My picture

Shai Ben-David


School of Computer Science
Universitys of Waterloo
200 University Avenue West
Waterloo, Ontario, Canada, N2L 3G1

Email: "MyFirstName"
Phone: +1 519 888 4567 ext. 37523
Fax: +1 519 885-1208

The Use of Unlabeled and Weakly labeled Data in Classification Tasks

While most of the modern theory of classification learning predominantly focuses on learning from labeled data, in practice it is often the case that such data is expensive and hard to come by. In such cases, classification prediction algorithms try to utilize training data that is either unlabeled (a.k.a. semi-supervised learning -- SSL), or labeled unreliably.

I have been working on analyzing SSL learning paradigms and the assumptions needed to guarantee their success.
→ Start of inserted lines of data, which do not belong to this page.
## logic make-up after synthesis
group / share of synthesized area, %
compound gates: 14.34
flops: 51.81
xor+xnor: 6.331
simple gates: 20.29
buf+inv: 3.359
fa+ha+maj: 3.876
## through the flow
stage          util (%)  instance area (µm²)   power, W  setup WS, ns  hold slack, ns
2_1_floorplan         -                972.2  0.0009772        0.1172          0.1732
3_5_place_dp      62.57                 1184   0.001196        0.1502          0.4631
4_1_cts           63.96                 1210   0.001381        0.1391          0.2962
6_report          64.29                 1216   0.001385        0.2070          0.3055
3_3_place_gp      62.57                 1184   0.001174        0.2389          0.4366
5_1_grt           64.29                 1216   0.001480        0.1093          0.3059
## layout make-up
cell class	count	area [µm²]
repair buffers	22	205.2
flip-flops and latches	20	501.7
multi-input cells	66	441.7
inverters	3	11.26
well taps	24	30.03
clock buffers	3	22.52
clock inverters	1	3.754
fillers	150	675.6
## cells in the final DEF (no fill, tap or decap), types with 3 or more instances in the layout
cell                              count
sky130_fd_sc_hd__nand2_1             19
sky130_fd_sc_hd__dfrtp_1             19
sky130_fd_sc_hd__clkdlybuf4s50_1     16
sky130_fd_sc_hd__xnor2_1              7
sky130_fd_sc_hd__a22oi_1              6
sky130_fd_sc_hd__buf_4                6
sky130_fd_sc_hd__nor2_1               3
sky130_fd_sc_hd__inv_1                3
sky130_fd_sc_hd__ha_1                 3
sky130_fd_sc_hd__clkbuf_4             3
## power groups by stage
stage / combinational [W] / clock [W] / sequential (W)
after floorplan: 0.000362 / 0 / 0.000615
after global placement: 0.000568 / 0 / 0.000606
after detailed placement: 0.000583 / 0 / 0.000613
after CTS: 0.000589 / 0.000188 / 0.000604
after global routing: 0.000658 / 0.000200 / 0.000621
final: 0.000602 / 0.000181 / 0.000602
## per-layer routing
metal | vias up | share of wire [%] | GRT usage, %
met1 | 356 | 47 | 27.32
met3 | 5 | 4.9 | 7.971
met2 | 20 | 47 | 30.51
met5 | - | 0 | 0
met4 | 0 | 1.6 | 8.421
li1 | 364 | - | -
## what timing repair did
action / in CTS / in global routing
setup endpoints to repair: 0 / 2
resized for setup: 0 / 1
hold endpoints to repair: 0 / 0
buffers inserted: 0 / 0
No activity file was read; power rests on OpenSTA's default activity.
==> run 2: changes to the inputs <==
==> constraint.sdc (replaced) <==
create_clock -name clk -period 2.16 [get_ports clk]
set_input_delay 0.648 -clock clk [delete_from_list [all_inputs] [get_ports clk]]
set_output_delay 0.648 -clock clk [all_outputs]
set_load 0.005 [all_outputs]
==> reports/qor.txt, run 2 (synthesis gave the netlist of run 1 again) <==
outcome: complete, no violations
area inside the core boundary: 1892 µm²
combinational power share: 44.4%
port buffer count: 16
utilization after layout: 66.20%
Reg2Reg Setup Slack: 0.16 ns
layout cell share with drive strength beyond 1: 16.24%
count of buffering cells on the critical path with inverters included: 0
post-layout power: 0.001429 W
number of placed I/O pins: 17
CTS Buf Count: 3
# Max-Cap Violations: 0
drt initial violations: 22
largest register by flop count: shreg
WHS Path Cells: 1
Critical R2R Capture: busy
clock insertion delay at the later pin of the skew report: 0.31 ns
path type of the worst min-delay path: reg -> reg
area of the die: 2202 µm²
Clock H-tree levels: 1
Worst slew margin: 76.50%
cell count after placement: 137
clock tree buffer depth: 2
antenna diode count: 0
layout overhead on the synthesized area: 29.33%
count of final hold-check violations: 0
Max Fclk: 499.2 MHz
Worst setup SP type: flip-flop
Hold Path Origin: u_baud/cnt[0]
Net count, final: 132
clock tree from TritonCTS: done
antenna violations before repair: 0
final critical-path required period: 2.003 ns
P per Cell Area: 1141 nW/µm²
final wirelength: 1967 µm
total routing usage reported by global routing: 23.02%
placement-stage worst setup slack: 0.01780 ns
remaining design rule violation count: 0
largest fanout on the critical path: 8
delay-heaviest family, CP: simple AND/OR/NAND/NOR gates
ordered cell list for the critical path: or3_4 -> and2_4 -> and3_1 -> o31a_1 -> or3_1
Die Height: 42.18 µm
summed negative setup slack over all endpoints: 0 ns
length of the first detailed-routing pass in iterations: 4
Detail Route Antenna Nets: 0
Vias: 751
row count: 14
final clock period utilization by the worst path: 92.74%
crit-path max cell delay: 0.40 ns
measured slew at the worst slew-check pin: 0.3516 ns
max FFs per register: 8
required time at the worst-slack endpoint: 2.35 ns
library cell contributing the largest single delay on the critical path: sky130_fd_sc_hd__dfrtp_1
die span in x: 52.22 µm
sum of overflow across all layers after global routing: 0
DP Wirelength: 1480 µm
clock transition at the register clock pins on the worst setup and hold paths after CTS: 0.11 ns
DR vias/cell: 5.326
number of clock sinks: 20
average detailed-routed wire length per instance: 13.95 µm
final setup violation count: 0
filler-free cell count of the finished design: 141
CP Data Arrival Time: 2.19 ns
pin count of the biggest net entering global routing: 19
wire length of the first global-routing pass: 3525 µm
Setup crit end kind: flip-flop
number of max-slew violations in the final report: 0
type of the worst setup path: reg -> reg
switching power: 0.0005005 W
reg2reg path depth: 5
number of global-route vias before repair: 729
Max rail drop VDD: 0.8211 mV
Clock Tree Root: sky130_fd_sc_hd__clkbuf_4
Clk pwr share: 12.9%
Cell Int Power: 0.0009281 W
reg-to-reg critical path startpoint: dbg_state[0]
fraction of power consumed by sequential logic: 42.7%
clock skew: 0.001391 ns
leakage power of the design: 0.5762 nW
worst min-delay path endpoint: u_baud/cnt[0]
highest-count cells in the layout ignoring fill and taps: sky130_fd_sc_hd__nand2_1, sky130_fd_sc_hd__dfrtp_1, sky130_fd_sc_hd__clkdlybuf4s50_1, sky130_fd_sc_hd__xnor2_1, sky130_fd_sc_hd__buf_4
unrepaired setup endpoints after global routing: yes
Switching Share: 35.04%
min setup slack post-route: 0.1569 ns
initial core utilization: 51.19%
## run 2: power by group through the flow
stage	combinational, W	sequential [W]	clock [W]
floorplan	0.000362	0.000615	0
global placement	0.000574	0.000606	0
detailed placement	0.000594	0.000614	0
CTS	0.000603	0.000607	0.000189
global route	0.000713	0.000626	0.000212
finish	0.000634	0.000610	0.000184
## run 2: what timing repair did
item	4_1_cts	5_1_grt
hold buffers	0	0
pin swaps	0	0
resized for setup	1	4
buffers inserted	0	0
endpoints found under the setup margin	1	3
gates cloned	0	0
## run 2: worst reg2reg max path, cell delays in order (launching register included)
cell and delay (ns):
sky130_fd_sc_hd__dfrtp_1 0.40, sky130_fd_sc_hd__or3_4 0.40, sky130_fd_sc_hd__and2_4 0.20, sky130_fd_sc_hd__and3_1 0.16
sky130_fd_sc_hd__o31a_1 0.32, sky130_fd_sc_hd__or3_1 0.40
===== src/rtl/uart_rx_controller.sv =====
// uart_rx_controller: start-bit detect, baud generator control, 8N1 byte capture into a single-entry valid/ready buffer
module uart_rx_controller #(
  parameter int CLKS_PER_BIT = 10417,
  parameter int HALF_BIT     = CLKS_PER_BIT / 2,
  parameter int CNT_W        = 14
) (
  input  logic       clk,
  input  logic       rst,
  input  logic       rx,
  input  logic       baud_tick,
  output logic       baud_en,
  output logic       baud_clr,
  output logic [7:0] data_out,
  output logic       data_valid,
  input  logic       data_ready,
  output logic       frame_err,
  output logic       overrun_err
);
  typedef enum logic [2:0] {IDLE, START, DATA, STOP, BRK} state_t;
  state_t state, state_n;
  logic [1:0] sync;
  logic [CNT_W-1:0] cnt;
  logic [2:0] idx;
  logic [7:0] shift;
  logic rx_s, half_done, stop_tick, stop_ok;
  assign rx_s      = sync[1];
  assign half_done = cnt == CNT_W'(HALF_BIT - 1);
  assign stop_tick = state == STOP && baud_tick;
  assign stop_ok   = stop_tick && rx_s;
  always_comb begin
    state_n  = state;
    baud_en  = 1'b0;
    baud_clr = 1'b0;
    unique case (state)
      IDLE:  state_n = rx_s ? IDLE : START;
      START: begin
        // the generator is restarted here so its ticks land mid-bit from now on
        baud_clr = half_done && !rx_s;
        baud_en  = half_done && !rx_s;
        state_n  = !half_done ? START : rx_s ? IDLE : DATA;
      end
      DATA: begin
        baud_en = 1'b1;
        state_n = baud_tick && idx == 3'd7 ? STOP : DATA;
      end
      STOP: begin
        baud_en = 1'b1;
        state_n = !baud_tick ? STOP : rx_s ? IDLE : BRK;
      end
      BRK:     state_n = rx_s ? IDLE : BRK;
      default: state_n = IDLE;
    endcase
  end
  always_ff @(posedge clk) begin
    if (rst) begin
      state       <= IDLE;
      sync        <= 2'b11;
      cnt         <= '0;
      idx         <= '0;
      shift       <= '0;
      data_out    <= '0;
      data_valid  <= 1'b0;
      frame_err   <= 1'b0;
      overrun_err <= 1'b0;
    end else begin
      state       <= state_n;
      sync        <= {sync[0], rx};
      cnt         <= state == START ? cnt + 1'b1 : '0;
      frame_err   <= stop_tick && !rx_s;
      overrun_err <= stop_ok && data_valid && !data_ready;
      if (state == START && half_done)
        idx <= '0;
      if (state == DATA && baud_tick) begin
        shift[idx] <= rx_s;
        idx        <= idx + 1'b1;
      end
      if (stop_ok && (!data_valid || data_ready)) begin
        data_out   <= shift;
        data_valid <= 1'b1;
      end else if (data_valid && data_ready)
        data_valid <= 1'b0;
    end
  end
endmodule
[src/rtl/ens_vote_argmax_if.sv]
// rtl/ens_vote_argmax_if.sv - beat input and result output handshake bundle for ens_vote_argmax; out_tie present under ENS_VOTE_ARGMAX_TIE_FLAG_EN
interface ens_vote_argmax_if #(
  parameter int N_CLASSES = 10,
  parameter int SCORE_W   = 2,
  parameter int N_ENS     = 4,
  parameter int IDX_W     = 4
);
  localparam int ACC_W = SCORE_W + $clog2(N_ENS);

  logic                         in_valid;
  logic                         in_ready;
  logic [N_CLASSES*SCORE_W-1:0] in_scores;
  logic                         out_valid;
  logic                         out_ready;
  logic [IDX_W-1:0]             out_class;
  logic [ACC_W-1:0]             out_score;
`ifdef ENS_VOTE_ARGMAX_TIE_FLAG_EN
  logic                         out_tie;
`endif

  // Producer of beats and consumer of results
  modport master (
    output in_valid, in_scores, out_ready,
    input  in_ready, out_valid, out_class, out_score
`ifdef ENS_VOTE_ARGMAX_TIE_FLAG_EN
    , input out_tie
`endif
  );

  // The voting block itself
  modport slave (
    input  in_valid, in_scores, out_ready,
    output in_ready, out_valid, out_class, out_score
`ifdef ENS_VOTE_ARGMAX_TIE_FLAG_EN
    , output out_tie
`endif
  );
endinterface

[src/rtl/ens_vote_argmax.sv]
// rtl/ens_vote_argmax.sv - per-class ensemble score summation followed by a one-class-per-cycle argmax; optional tie flag under ENS_VOTE_ARGMAX_TIE_FLAG_EN
module ens_vote_argmax #(
  parameter int N_CLASSES = 10,
  parameter int SCORE_W   = 2,
  parameter int N_ENS     = 4,
  parameter int IDX_W     = 4
) (
  input logic              clk,
  input logic              rst_n,
  ens_vote_argmax_if.slave bus
);
  localparam int ACC_W = SCORE_W + $clog2(N_ENS);
  localparam int CNT_W = (N_ENS > 1) ? $clog2(N_ENS) : 1;
  localparam logic [CNT_W-1:0] LAST_BEAT = CNT_W'(N_ENS - 1);
  localparam logic [IDX_W-1:0] LAST_IDX  = IDX_W'(N_CLASSES - 1);

  typedef enum logic [1:0] {
    ST_ACCUM = 2'd0,
    ST_SCAN  = 2'd1,
    ST_DONE  = 2'd2
  } state_t;

  state_t           state_q, state_d;
  logic [CNT_W-1:0] beat_q, beat_d;
  logic [ACC_W-1:0] acc_q [N_CLASSES];
  logic [ACC_W-1:0] acc_d [N_CLASSES];
  logic [IDX_W-1:0] scan_idx_q, scan_idx_d;
  logic [ACC_W-1:0] best_score_q, best_score_d;
  logic [IDX_W-1:0] best_idx_q, best_idx_d;
  logic             out_valid_q, out_valid_d;
  logic [IDX_W-1:0] out_class_q, out_class_d;
  logic [ACC_W-1:0] out_score_q, out_score_d;

  // Candidate values for the class currently under inspection
  logic [ACC_W-1:0] scan_val;
  logic             scan_take;
  logic [ACC_W-1:0] cand_score;
  logic [IDX_W-1:0] cand_idx;

`ifdef ENS_VOTE_ARGMAX_TIE_FLAG_EN
  logic tie_q, tie_d;
  logic out_tie_q, out_tie_d;
  logic cand_tie;
`endif

  // Accumulation only ever happens in ACCUM, so ready is purely a state decode
  assign bus.in_ready  = (state_q == ST_ACCUM);
  assign bus.out_valid = out_valid_q;
  assign bus.out_class = out_class_q;
  assign bus.out_score = out_score_q;
`ifdef ENS_VOTE_ARGMAX_TIE_FLAG_EN
  assign bus.out_tie   = out_tie_q;
`endif

  // Compare step: index 0 always seeds the running best, later indices need a strict win
  always_comb begin
    scan_val   = acc_q[scan_idx_q];
    scan_take  = (scan_idx_q == '0) || (scan_val > best_score_q);
    cand_score = scan_take ? scan_val : best_score_q;
    cand_idx   = scan_take ? scan_idx_q : best_idx_q;
`ifdef ENS_VOTE_ARGMAX_TIE_FLAG_EN
    // A strictly better value (or the seed) wipes any earlier tie; equality records one
    if (scan_take) begin
      cand_tie = 1'b0;
    end else if (scan_val == best_score_q) begin
      cand_tie = 1'b1;
    end else begin
      cand_tie = tie_q;
    end
`endif
  end

  // Next-state logic for the ACCUM -> SCAN -> DONE frame sequence
  always_comb begin
    state_d      = state_q;
    beat_d       = beat_q;
    acc_d        = acc_q;
    scan_idx_d   = scan_idx_q;
    best_score_d = best_score_q;
    best_idx_d   = best_idx_q;
    out_valid_d  = out_valid_q;
    out_class_d  = out_class_q;
    out_score_d  = out_score_q;
`ifdef ENS_VOTE_ARGMAX_TIE_FLAG_EN
    tie_d        = tie_q;
    out_tie_d    = out_tie_q;
`endif

    case (state_q)
      ST_ACCUM: begin
        if (bus.in_valid) begin
          // First beat loads so the previous frame's sums never leak in
          for (int c = 0; c < N_CLASSES; c++) begin
            if (beat_q == '0) begin
              acc_d[c] = ACC_W'(bus.in_scores[c*SCORE_W +: SCORE_W]);
            end else begin
              acc_d[c] = acc_q[c] + ACC_W'(bus.in_scores[c*SCORE_W +: SCORE_W]);
            end
          end
          if (beat_q == LAST_BEAT) begin
            beat_d       = '0;
            state_d      = ST_SCAN;
            scan_idx_d   = '0;
            best_score_d = '0;
            best_idx_d   = '0;
          end else begin
            beat_d = beat_q + CNT_W'(1);
          end
        end
      end

      ST_SCAN: begin
        best_score_d = cand_score;
        best_idx_d   = cand_idx;
`ifdef ENS_VOTE_ARGMAX_TIE_FLAG_EN
        tie_d        = cand_tie;
`endif
        if (scan_idx_q == LAST_IDX) begin
          // Publish the outcome including the last class's own comparison
          state_d     = ST_DONE;
          out_valid_d = 1'b1;
          out_class_d = cand_idx;
          out_score_d = cand_score;
`ifdef ENS_VOTE_ARGMAX_TIE_FLAG_EN
          out_tie_d   = cand_tie;
`endif
        end else begin
          scan_idx_d = scan_idx_q + IDX_W'(1);
        end
      end

      ST_DONE: begin
        // Result held until taken; ready reappears only on the next cycle
        if (bus.out_ready) begin
          out_valid_d = 1'b0;
          state_d     = ST_ACCUM;
        end
      end

      default: begin
        state_d = ST_ACCUM;
      end
    endcase
  end

  // State and output registers with asynchronous clear
  always_ff @(posedge clk or negedge rst_n) begin
    if (!rst_n) begin
      state_q      <= ST_ACCUM;
      beat_q       <= '0;
      for (int c = 0; c < N_CLASSES; c++) begin
        acc_q[c] <= '0;
      end
      scan_idx_q   <= '0;
      best_score_q <= '0;
      best_idx_q   <= '0;
      out_valid_q  <= 1'b0;
      out_class_q  <= '0;
      out_score_q  <= '0;
`ifdef ENS_VOTE_ARGMAX_TIE_FLAG_EN
      tie_q        <= 1'b0;
      out_tie_q    <= 1'b0;
`endif
    end else begin
      state_q      <= state_d;
      beat_q       <= beat_d;
      acc_q        <= acc_d;
      scan_idx_q   <= scan_idx_d;
      best_score_q <= best_score_d;
      best_idx_q   <= best_idx_d;
      out_valid_q  <= out_valid_d;
      out_class_q  <= out_class_d;
      out_score_q  <= out_score_d;
`ifdef ENS_VOTE_ARGMAX_TIE_FLAG_EN
      tie_q        <= tie_d;
      out_tie_q    <= out_tie_d;
`endif
    end
  end
endmodule
==> src/rtl/hram_cmd_parser.sv <==
// hram_cmd_parser: UART frame to HyperRAM command engine; HRAM_CMD_TIMEOUT_EN enables the inter-byte gap timeout.
module hram_cmd_parser #(
  parameter int TIMEOUT_CYCLES = 120000,
  parameter int MEM_TIMEOUT = 4096,
  parameter logic [31:0] SIGNATURE = 32'h01010101
) (
  input  logic        clk,
  input  logic        reset,
  input  logic [7:0]  rx_data,
  input  logic        rx_valid,
  output logic [7:0]  tx_data,
  output logic        tx_start,
  input  logic        tx_ready,
  output logic [31:0] addr,
  output logic [31:0] wr_d,
  output logic        wr_req,
  output logic        rd_req,
  input  logic        busy,
  input  logic [31:0] rd_d,
  input  logic        rd_rdy,
  output logic        frame_err,
  output logic        cmd_active
);
  localparam logic [2:0] COLLECT = 3'd0, EXEC = 3'd1, MEM_ISSUE = 3'd2, MEM_WAIT = 3'd3, SEND = 3'd4, TX_HOLD = 3'd5;
  logic [2:0] state, bcnt;
  logic [39:0] frame;
  logic [31:0] reply, rd_latch, count, mcnt, arg;
  logic [7:0] op;
  logic [1:0] tcnt;
  logic is_rd, busy_q, mem_to, gap_to, issue;
  assign op = frame[39:32];
  assign arg = frame[31:0];
  assign mem_to = mcnt == 32'(MEM_TIMEOUT - 1);
  // A request never fires in the same cycle the memory budget runs out
  assign issue = state == MEM_ISSUE && !busy && !mem_to;
  assign wr_req = issue && !is_rd;
  assign rd_req = issue && is_rd;
  assign tx_start = state == SEND && tx_ready;
  assign tx_data = reply[31:24];
  assign cmd_active = state != COLLECT;
`ifdef HRAM_CMD_TIMEOUT_EN
  logic [31:0] gap;
  always_ff @(posedge clk or posedge reset)
    if (reset) gap <= '0;
    else gap <= state != COLLECT || rx_valid || bcnt == 3'd0 || gap_to ? '0 : gap + 32'd1;
  assign gap_to = state == COLLECT && bcnt != 3'd0 && !rx_valid && gap == 32'(TIMEOUT_CYCLES - 1);
`else
  assign gap_to = TIMEOUT_CYCLES < 0;
`endif
  always_ff @(posedge clk or posedge reset)
    if (reset) begin
      state <= COLLECT;
      bcnt <= '0;
      frame <= '0;
      reply <= '0;
      rd_latch <= '0;
      count <= '0;
      mcnt <= '0;
      tcnt <= '0;
      addr <= '0;
      wr_d <= '0;
      is_rd <= 1'b0;
      busy_q <= 1'b0;
      frame_err <= 1'b0;
    end else begin
      busy_q <= busy;
      frame_err <= rx_valid && state != COLLECT;
      case (state)
        COLLECT:
          if (rx_valid) begin
            frame <= {frame[31:0], rx_data};
            bcnt <= bcnt == 3'd4 ? 3'd0 : bcnt + 3'd1;
            state <= bcnt == 3'd4 ? EXEC : COLLECT;
          end else if (gap_to) begin
            bcnt <= 3'd0;
            frame_err <= 1'b1;
          end
        EXEC: begin
          mcnt <= '0;
          tcnt <= '0;
          is_rd <= op == 8'h05;
          state <= op == 8'h03 || op == 8'h05 ? MEM_ISSUE : SEND;
          case (op)
            8'h01: begin addr <= arg; reply <= arg; end
            8'h02: begin wr_d <= arg; reply <= arg; end
            8'h04: reply <= rd_latch;
            8'h06: begin reply <= count; count <= count + 32'd1; end
            8'h07: reply <= SIGNATURE;
            8'h03, 8'h05: ;
            default: begin reply <= 32'hFFFFFFFF; frame_err <= 1'b1; end
          endcase
        end
        MEM_ISSUE: begin
          mcnt <= mcnt + 32'd1;
          if (mem_to) begin
            reply <= 32'hDEADDEAD;
            frame_err <= 1'b1;
            state <= SEND;
          end else if (!busy) state <= MEM_WAIT;
        end
        MEM_WAIT: begin
          mcnt <= mcnt + 32'd1;
          if (is_rd && rd_rdy) begin
            rd_latch <= rd_d;
            reply <= rd_d;
            state <= SEND;
          end else if (!is_rd && busy_q && !busy) begin
            reply <= 32'h00000003;
            state <= SEND;
          end else if (mem_to) begin
            reply <= 32'hDEADDEAD;
            frame_err <= 1'b1;
            state <= SEND;
          end
        end
        SEND:
          if (tx_ready) begin
            reply <= {reply[23:0], 8'h00};
            tcnt <= tcnt + 2'd1;
            state <= tcnt == 2'd3 ? COLLECT : TX_HOLD;
          end
        TX_HOLD: if (!tx_ready) state <= SEND;
        default: state <= COLLECT;
      endcase
    end
endmodule
===== config.mk =====
export PLATFORM = sky130hd
export DESIGN_NAME = timer_dev
export DESIGN_NICKNAME = d
export VERILOG_FILES = /design/src/rtl/timer_dev.sv
export SDC_FILE = /design/constraint.sdc
export NUM_CORES = 1
export LEC_CHECK = 0
export ABC_CLOCK_PERIOD_IN_PS = 2400
export CORE_MARGIN = 2
export CORE_UTILIZATION = 50
export DETAILED_ROUTE_END_ITERATION = 12
export DONT_BUFFER_PORTS = 1
export GPL_TIMING_DRIVEN = 0
export PLACE_DENSITY = 0.66
export SLEW_MARGIN = 5
export SYNTH_ARGS = -nofsm -noshare
export SYNTH_HDL_FRONTEND = slang
export SYNTH_SLANG_ARGS = --single-unit

===== constraint.sdc =====
create_clock -name clk -period 2.4 [get_ports clk]
set_input_delay 0.48 -clock clk [delete_from_list [all_inputs] [get_ports clk]]
set_output_delay 0.48 -clock clk [all_outputs]
set_load 0.05 [all_outputs]
<file path="src/rtl/seq_detect_param.sv">
// Parametrised serial bit-sequence detector with a runtime-loadable pattern,
// overlapping/non-overlapping modes, an input-valid qualifier and a saturating match counter.
module seq_detect_param #(
  parameter int               W       = 8,
  parameter int               LEN_W   = 4,
  parameter int               CNT_W   = 8,
  parameter logic [W-1:0]     DEF_PAT = 8'b0001_0100,
  parameter logic [LEN_W-1:0] DEF_LEN = LEN_W'(5),
  parameter logic             DEF_OVL = 1'b1
) (
  input  logic             clk,
  input  logic             rst,
  input  logic             en,
  input  logic             x,
  input  logic             load,
  input  logic [W-1:0]     pat_in,
  input  logic [LEN_W-1:0] len_in,
  input  logic             ovl_in,
  input  logic             cnt_clr,
  output logic             z,
  output logic [CNT_W-1:0] match_cnt
);

  localparam logic [LEN_W-1:0] LEN_MAX = LEN_W'(W);
  localparam logic [CNT_W-1:0] CNT_MAX = '1;

  logic [W-1:0]     hist, hist_nx, pat, mask;
  logic [LEN_W-1:0] fill, fill_nx, len, len_clamp;
  logic             ovl, hit;

  // NOTE: every always_comb output gets a value on every path, so no latches are inferred.
  always_comb begin
    hist_nx   = {hist[W-2:0], x};
    fill_nx   = (fill == LEN_MAX) ? LEN_MAX : fill + 1'b1;
    len_clamp = (len_in == '0 || len_in > LEN_MAX) ? LEN_MAX : len_in;
    mask      = '0;
    for (int i = 0; i < W; i++) begin
      mask[i] = (LEN_W'(i) < len);
    end
    // Only the low len bits of the history take part; the rest are don't-care.
    hit = en && !load && (fill_nx >= len) && (((hist_nx ^ pat) & mask) == '0);
  end

  // NOTE: sequential state uses non-blocking assignments so every register sees pre-edge values.
  always_ff @(posedge clk) begin
    if (rst) begin
      hist      <= '0;
      fill      <= '0;
      pat       <= DEF_PAT;
      len       <= DEF_LEN;
      ovl       <= DEF_OVL;
      z         <= 1'b0;
      match_cnt <= '0;
    end else begin
      if (load) begin
        pat  <= pat_in;
        len  <= len_clamp;
        ovl  <= ovl_in;
        hist <= '0;
        fill <= '0;
        z    <= 1'b0;
      end else if (en) begin
        hist <= hist_nx;
        // Non-overlapping mode restarts the fill so the next match needs len fresh bits.
        fill <= (hit && !ovl) ? '0 : fill_nx;
        z    <= hit;
      end else begin
        z <= 1'b0;
      end

      if (cnt_clr) begin
        match_cnt <= '0;
      end else if (hit && match_cnt != CNT_MAX) begin
        match_cnt <= match_cnt + 1'b1;
      end
    end
  end

endmodule

</file>
<file path="config.mk">
export PLATFORM = sky130hd
export DESIGN_NAME = seq_detect_param
export DESIGN_NICKNAME = d
export VERILOG_FILES = /design/src/rtl/seq_detect_param.sv
export SDC_FILE = /design/constraint.sdc
export NUM_CORES = 1
export LEC_CHECK = 0
export CORE_MARGIN = 1
export CORE_UTILIZATION = 33
export DETAILED_ROUTE_END_ITERATION = 7
export GPL_TIMING_DRIVEN = 1
export HOLD_SLACK_MARGIN = 0.03
export PLACE_DENSITY = 0.61
export SYNTH_ARGS = -nofsm -noshare
export SYNTH_HDL_FRONTEND = slang
export SYNTH_SLANG_ARGS = --single-unit
export TNS_END_PERCENT = 5
</file>
<file path="constraint.sdc">
create_clock -name clk -period 2.5 [get_ports clk]
set_clock_uncertainty 0.1 [all_clocks]
set_input_delay 0.5 -clock clk [delete_from_list [all_inputs] [get_ports clk]]
set_output_delay 0.5 -clock clk [all_outputs]
set_load 0.005 [all_outputs]
</file>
Negative results were shown in (COLT2009 with Lu and Pal) and a scenario under which the addition of unlabeled samples is provably beneficial is described in (ICML 2011 with Urner and Shalev-Shwartz).

Another solution to the scarcity of correctly labeled training data is the use of training examples that are labeled by less-than-perfect supervisors. These may include novice advisors or even labels obtained via Internet crowdsourcing (such as Amazon's Mechanical Turk). In (AISTATS 2012) we have initiated theoretical research of such setups.